Recent revelations about the close working relationship the NCAA and investigators from a firm hired by Penn State University to conduct an independent investigation of the PSU’s handling of the Jerry Sandusky child sex abuse scandal are disturbing to say the least. The firm, led by former FBI chief Louis Freeh, published what is known as the “Freeh Report.” They provided statements and findings incriminating Penn State for a “lack of institutional control.” Due to the serious nature of the horrific and legal situation PSU found itself in, that was, of course, a realistic picture. The NCAA used the “lack of control” angle as the basis for its unprecedented sanctions against Penn State back in the summer of 2012.
But we’re finding out now there was coercion, a fine line for blackmail and essentially conspiracy between Freeh and the NCAA to nail Penn State to the wall. These people weren’t simply trying to do a good job in the name of academic integrity. They wanted blood and unleashed a wave of pain for many. The uglier side of the NCAA continues to show us its head.
The Pennsylvania State Senator, Jake Corman, who represents the district where Penn State is geographically located and Pennsylvania State Treasurer Rob McCord filed a lawsuit that is challenging the NCAA’s $60 million fine against PSU. Recently, Corman said the following to ESPN’s “Outside the Lines”:
“Clearly the more we dig into this, the more troubling it gets. There clearly is a significant amount of communication between Freeh and the NCAA that goes way beyond merely providing information. I’d call it coordination. Clearly, Freeh went way past his mandate. He was the enforcement person for the NCAA. That’s what it looks like. I don’t know how you can look at it any other way. It’s almost like the NCAA hired him to do their enforcement investigation on Penn State. At a minimum, it is inappropriate. At a maximum, these were two parties working together to get an outcome that was predetermined.”
As we know, Emmert used the “Freeh Report” to force then-Penn State president Rodney Erickson to accept the unprecedented sanctions that affected countless student athletes, Penn State staff, alumni, and a community who had nothing to do with the scandal.
What the hell is going on at the NCAA? And why are they simply picking and choosing which higher education institutions to impose colossal and stiff penalties on? After the Sandusky tragedy, there have been a plethora of appalling and inexcusable abuses and scandals at countless other institutions. Where has the NCAA been in terms of the scandals that have been persistent at the University of North Carolina, Florida State and even Oklahoma State University? The repulsive situation that occurred at Oklahoma State warrants some kind of action, doesn’t it? But overall, why doesn’t the NCAA want to talk about the infractions and dreadful violations that happened at these colleges?
Of course, they’ve said they’re investigating and looking into the matters. Perhaps they need to tread so very lightly considering the debacle they seemed to have placed on themselves handling the Penn State matter. And perhaps, they’re just a bunch of out-of-touch and power hungry fools that shouldn’t have the opportunity to operations at the NCAA anymore.
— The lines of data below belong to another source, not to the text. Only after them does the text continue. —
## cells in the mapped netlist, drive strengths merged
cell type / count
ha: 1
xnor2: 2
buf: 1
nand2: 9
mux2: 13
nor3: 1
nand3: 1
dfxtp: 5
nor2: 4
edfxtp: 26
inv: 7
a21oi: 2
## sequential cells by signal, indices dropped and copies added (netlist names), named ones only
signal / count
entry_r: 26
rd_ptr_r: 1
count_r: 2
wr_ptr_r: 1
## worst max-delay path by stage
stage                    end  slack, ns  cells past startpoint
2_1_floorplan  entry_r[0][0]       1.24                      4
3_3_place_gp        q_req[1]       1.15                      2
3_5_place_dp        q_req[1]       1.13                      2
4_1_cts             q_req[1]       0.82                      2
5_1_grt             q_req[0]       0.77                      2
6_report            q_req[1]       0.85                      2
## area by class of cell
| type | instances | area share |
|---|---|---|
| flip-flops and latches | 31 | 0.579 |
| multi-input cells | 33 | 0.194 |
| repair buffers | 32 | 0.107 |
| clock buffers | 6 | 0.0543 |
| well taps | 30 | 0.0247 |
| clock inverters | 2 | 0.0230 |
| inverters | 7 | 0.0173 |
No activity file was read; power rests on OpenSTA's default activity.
[config.mk]
export PLATFORM = sky130hd
export DESIGN_NAME = bhc_cell
export DESIGN_NICKNAME = d
export VERILOG_FILES = /design/src/sv/bhc_pkg.sv /design/src/sv/bhc_cell.sv
export SDC_FILE = /design/constraint.sdc
export NUM_CORES = 1
export LEC_CHECK = 0
export BUFFER_PORTS_ARGS = -buffer_cell sky130_fd_sc_hd__buf_2
export CAP_MARGIN = 30
export CELL_PAD_IN_SITES_DETAIL_PLACEMENT = 0
export CELL_PAD_IN_SITES_GLOBAL_PLACEMENT = 1
export CORE_UTILIZATION = 39
export DETAILED_ROUTE_END_ITERATION = 6
export PLACE_DENSITY_LB_ADDON = 0.1
export REMOVE_ABC_BUFFERS = 1
export SYNTH_ARGS = -nofsm -noshare
export SYNTH_HDL_FRONTEND = slang
export SYNTH_SLANG_ARGS = --single-unit
[constraint.sdc]
create_clock -name clk -period 10.1 [get_ports clk]
set_input_delay 0.505 -clock clk [delete_from_list [all_inputs] [get_ports clk]]
set_output_delay 0.505 -clock clk [all_outputs]
set_load 0.02 [all_outputs]
[src/sv/bhc_pkg.sv]
`timescale 1ns / 1ps
`default_nettype none
// ----------------------------------------------------------------------------
// Barcode classifier package
// Shared constants, codes and the word type that moves along the cell chain.
// ----------------------------------------------------------------------------
package bhc_pkg;

  // Parameter defaults.
  localparam int TABLE_DEPTH_DEF = 64;
  localparam int BARCODE_LEN_DEF = 9;
  localparam int BASE_BITS_DEF   = 4;

  // Fixed field widths.
  localparam int BARCODE_W  = 36;
  localparam int ENTRY_W    = 6;
  localparam int CUTOFF_W   = 4;
  localparam int USED_W     = 7;
  localparam int VERDICT_W  = 2;
  localparam int DIST_OUT_W = 4;
  // Distances reach at most 9 bases, and the no-match value reaches 16.
  localparam int DIST_W     = 5;
  localparam int CFG_IDX_W  = 2;
  localparam int CFG_DATA_W = 7;

  // Request codes.
  localparam logic REQ_LOAD     = 1'b0;
  localparam logic REQ_CLASSIFY = 1'b1;

  // Verdict codes.
  localparam logic [VERDICT_W-1:0] VERDICT_MATCH = 2'd0;
  localparam logic [VERDICT_W-1:0] VERDICT_AMBIG = 2'd1;
  localparam logic [VERDICT_W-1:0] VERDICT_NONE  = 2'd2;

  // Configuration register indexes.
  localparam logic [CFG_IDX_W-1:0] CFG_MAX_MISMATCH = 2'd0;
  localparam logic [CFG_IDX_W-1:0] CFG_IGNORE_LAST  = 2'd1;
  localparam logic [CFG_IDX_W-1:0] CFG_ENTRIES_USED = 2'd2;

  // Candidate count saturates at two: only zero, one or several matter.
  localparam logic [1:0] CNT_NONE = 2'd0;
  localparam logic [1:0] CNT_ONE  = 2'd1;
  localparam logic [1:0] CNT_MANY = 2'd2;

  // One word in flight along the chain, with its running search result.
  typedef struct packed {
    logic                 valid;
    logic                 req_type;
    logic [ENTRY_W-1:0]   entry_index;
    logic [BARCODE_W-1:0] barcode;
    logic [DIST_W-1:0]    best;
    logic [1:0]           cnt;
  } token_t;

endpackage : bhc_pkg
`default_nettype wire

[src/sv/bhc_cell.sv]
`timescale 1ns / 1ps
`default_nettype none
// ----------------------------------------------------------------------------
// Barcode classifier cell
// Holds one reference entry, captures loads addressed to it and folds its
// mismatch count into the running result of each passing classify word.
// ----------------------------------------------------------------------------
module bhc_cell #(
  parameter int CELL_INDEX  = 0,
  parameter int IDX_W       = 6,
  parameter int BARCODE_LEN = 9,
  parameter int BASE_BITS   = 4
) (
  input  wire                            clk,
  input  wire                            rst_n,
  input  wire                            adv,
  input  wire                            ignore_last,
  input  wire  [bhc_pkg::CUTOFF_W-1:0]   max_mismatch,
  input  wire  [bhc_pkg::USED_W-1:0]     entries_used,
  input  bhc_pkg::token_t                tok_i,
  input  wire  [IDX_W-1:0]               idx_i,
  output bhc_pkg::token_t                tok_o,
  output logic [IDX_W-1:0]               idx_o
);
  import bhc_pkg::*;

  localparam int CODE_W = BARCODE_LEN * BASE_BITS;
  localparam int WORD_W = (CODE_W > BARCODE_W) ? CODE_W : BARCODE_W;
  localparam int CMP_W  = (IDX_W + 1 > USED_W) ? IDX_W + 1 : USED_W;

  logic [BARCODE_W-1:0] ref_r;
  token_t               tok_r;
  token_t               tok_nxt;
  logic [IDX_W-1:0]     idx_r;
  logic [IDX_W-1:0]     idx_nxt;
  logic [WORD_W-1:0]    ref_word;
  logic [WORD_W-1:0]    read_word;
  logic [DIST_W-1:0]    mm_count;
  logic                 active;
  logic                 hit_load;

  assign ref_word  = WORD_W'(ref_r);
  assign read_word = WORD_W'(tok_i.barcode);
  assign active    = CMP_W'(CELL_INDEX) < CMP_W'(entries_used);
  assign hit_load  = tok_i.valid && (tok_i.req_type == REQ_LOAD) &&
                     (CMP_W'(CELL_INDEX) == CMP_W'(tok_i.entry_index));

  // Bases lying beyond the stored word compare as zero on both sides.
  always_comb begin
    mm_count = '0;
    for (int b = 0; b < BARCODE_LEN; b++) begin
      if (!(ignore_last && (b == BARCODE_LEN - 1))) begin
        if (ref_word[b*BASE_BITS +: BASE_BITS] != read_word[b*BASE_BITS +: BASE_BITS]) begin
          mm_count = mm_count + DIST_W'(1);
        end
      end
    end
  end

  always_comb begin
    tok_nxt = tok_i;
    idx_nxt = idx_i;
    if (tok_i.valid && (tok_i.req_type == REQ_CLASSIFY) && active &&
        (mm_count <= DIST_W'(max_mismatch))) begin
      if (mm_count < tok_i.best) begin
        tok_nxt.best = mm_count;
        tok_nxt.cnt  = CNT_ONE;
        idx_nxt      = IDX_W'(CELL_INDEX);
      end else if (mm_count == tok_i.best) begin
        tok_nxt.cnt = (tok_i.cnt == CNT_NONE) ? CNT_ONE : CNT_MANY;
      end
    end
  end

  always_ff @(posedge clk) begin
    if (!rst_n) begin
      tok_r.valid <= 1'b0;
    end else if (adv) begin
      tok_r <= tok_nxt;
    end
  end

  always_ff @(posedge clk) begin
    if (adv) begin
      idx_r <= idx_nxt;
      if (hit_load) begin
        ref_r <= tok_i.barcode;
      end
    end
  end

  assign tok_o = tok_r;
  assign idx_o = idx_r;

endmodule : bhc_cell
`default_nettype wire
What Jerry Sandusky did was horrendous and beyond the realm of awful. He’s now spending his final days on Earth in a prison cell where he belongs thanks to our judicial system. Sandusky has been held accountable and Penn State’s administrators at the time will be facing their own trials.
It’s now time that the NCAA and its president, Mark Emmert, are held accountable for their egregious mismanagement and administrative practices. This is a storm that needs calming for the good of college academics and the young, impressionable kids who attend these institutions.